SUMMARY

Diffuse low-grade gliomas (WHO grade II) are a sub-group of rare and heterogeneous primary brain tumors that usually occur in young patients living a normal life until the onset of a first seizure.

A good understanding of the natural history of these gliomas namely: their steady progression, infiltration along white matter fibers and especially the risk of malignant transformation-which endangers the functional and vital prognosis, associated with the minimization of the risk of treatment, has led to a therapeutic change from the “classic” conservative attitude to a more rigorous therapeutic strategy.

Current goal is to elaborate dynamic and individualized treatment; that is; to define the sequence and timing of each treatment option (single to multiple safe maximal surgical resections within cortical-to-sub-cortical functional borders, single to multiple chemotherapy and radiotherapy sessions) depending on tumor progression (measured on regular follow up MRI), clinical and neurocognitive status and individual’s functional anatomy of the brain (studied via brain mapping and susceptible to reorganization through the phenomena of neuroplasticity) to prevent malignant transformation as long as possible while preserving the quality of life.

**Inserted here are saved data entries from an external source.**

<file path="config.mk">
export PLATFORM = sky130hd
export DESIGN_NAME = ps2_mouse_packet_decoder
export DESIGN_NICKNAME = d
export VERILOG_FILES = /design/src/rtl/core/mpd_pkg.sv /design/src/rtl/core/mpd_decoder.sv /design/src/rtl/core/mpd_out_skid.sv /design/src/rtl/core/ps2_mouse_packet_decoder.sv
export SDC_FILE = /design/constraint.sdc
export NUM_CORES = 1
export LEC_CHECK = 0
export CAP_MARGIN = 30
export CORE_ASPECT_RATIO = 1.5
export CORE_MARGIN = 8
export CORE_UTILIZATION = 45
export CTS_BUF_LIST = sky130_fd_sc_hd__clkbuf_8 sky130_fd_sc_hd__clkbuf_16
export CTS_CLUSTER_DIAMETER = 120
export DETAILED_ROUTE_END_ITERATION = 10
export DONT_BUFFER_PORTS = 1
export GPL_TIMING_DRIVEN = 1
export PLACE_DENSITY = 0.65
export SLEW_MARGIN = 20
export SYNTH_ARGS = -nofsm -noshare
export SYNTH_HDL_FRONTEND = slang
export SYNTH_SLANG_ARGS = --single-unit
export TNS_END_PERCENT = 20
</file>
<file path="constraint.sdc">
create_clock -name clk -period 10.6 [get_ports clk]
set_clock_uncertainty 0.05 [all_clocks]
set_input_delay 2.12 -clock clk [delete_from_list [all_inputs] [get_ports clk]]
set_output_delay 2.12 -clock clk [all_outputs]
set_load 0.05 [all_outputs]
</file>
==> src/hdl/pac_pkg.sv <==
package pac_pkg;

  localparam int CoordFracBits = 23;
  localparam int AreaFracBits  = 8;

  localparam int CoordWidth = 32;
  localparam int OpWidth    = CoordWidth + 1;
  localparam int MulWidth   = 2 * OpWidth;
  localparam int SumWidth   = 64;
  localparam int ProdWidth  = 128;
  localparam int AreaWidth  = 48;
  localparam int LogWidth   = 5;

  localparam int LogMin   = -7;
  localparam int LogMax   = 15;
  localparam int LogCount = LogMax - LogMin + 1;
  localparam int LogIdxW  = $clog2(LogCount);

  localparam logic [63:0] KmNum = 64'd4007516 * 64'd4007516;
  localparam logic [63:0] KmDen = 64'd1296000000;
  localparam logic [63:0] K2Q32 = ((KmNum / KmDen) << 32)
                                  + ((((KmNum % KmDen) << 32) + KmDen / 2) / KmDen);

  localparam int ShiftBox = 2 * CoordFracBits + 32 - AreaFracBits;
  localparam int ShiftPoly = ShiftBox + 1;
  localparam logic [ProdWidth-1:0] HalfBox  = ProdWidth'(1) << (ShiftBox - 1);
  localparam logic [ProdWidth-1:0] HalfPoly = ProdWidth'(1) << (ShiftPoly - 1);

  localparam logic [AreaWidth-1:0] AreaMax = {AreaWidth{1'b1}};
  localparam logic signed [SumWidth-1:0] SumMax = {1'b0, {(SumWidth-1){1'b1}}};
  localparam logic signed [SumWidth-1:0] SumMin = {1'b1, {(SumWidth-1){1'b0}}};

  localparam logic [LogWidth-1:0] LogNone   = LogWidth'(LogMin - 1);
  localparam logic [LogWidth-1:0] LogOffset = LogWidth'(-LogMin);

  typedef logic [LogCount-1:0][AreaWidth:0] log_tab_t;

  // smallest area code v with 10 * v^2 >= 100^m * 4^F, one entry per m
  function automatic log_tab_t log_thresholds();
    log_tab_t    tab;
    logic [191:0] k_lhs;
    logic [191:0] rhs;
    logic [191:0] lo;
    logic [191:0] hi;
    logic [191:0] mid;
    int           m;
    for (int i = 0; i < LogCount; i++) begin
      m     = i + LogMin;
      k_lhs = 192'd10;
      rhs   = 192'd1 << (2 * AreaFracBits);
      for (int j = 0; j < -LogMin; j++) begin
        if (j < -m) k_lhs = k_lhs * 192'd100;
      end
      for (int j = 0; j < LogMax; j++) begin
        if (j < m) rhs = rhs * 192'd100;
      end
      lo = 192'd0;
      hi = 192'd1 << AreaWidth;
      for (int b = 0; b < AreaWidth + 2; b++) begin
        if (lo < hi) begin
          mid = (lo + hi) >> 1;
          if (mid * mid * k_lhs >= rhs) hi = mid;
          else lo = mid + 192'd1;
        end
      end
      tab[i] = lo[AreaWidth:0];
    end
    return tab;
  endfunction

  localparam log_tab_t LogThresh = log_thresholds();

  typedef enum logic [3:0] {
    S_IDLE,
    S_DIFF,
    S_VMUL,
    S_VACC,
    S_BOX,
    S_BMUL,
    S_RAW,
    S_KMUL,
    S_KACC,
    S_ROUND,
    S_LOG,
    S_DONE
  } pac_state_e;

  typedef struct packed {
    logic load_in;
    logic vtx_diff;
    logic mul_en;
    logic mul_kprod;
    logic vtx_acc;
    logic box_ops;
    logic raw_load;
    logic kacc;
    logic round;
    logic log_step;
    logic out_load;
  } pac_cmd_t;

  typedef struct packed {
    logic last;
    logic kpp_last;
    logic log_mode;
    logic log_last;
    logic out_full;
  } pac_status_t;

endpackage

Only a multidisciplinary approach to multi-center networks can afford to give a real future to patients with this chronic brain disease, with the possibility to design long-term projects be them socio-professional or at the household level. The next step would be that of early screening in order to provide preventive treatment.

Key Words (MeSH): Low-grade gliomas, Surgery, Chemotherapy, Radiotherapy, Quality of life, Molecular biology

I – DEFINITION

Low-grade gliomas are primary central nervous system tumors arising from glial cells and comprise of World Health Organization (WHO) grade I and II gliomas (44).

The former include pilocytic astrocytomas, gangliogliomas, subependymal giant cell astrocytomas, dysembryoplastic neuroepithelial tumors, and most recent group considered as mixed neuroglial tumors (44).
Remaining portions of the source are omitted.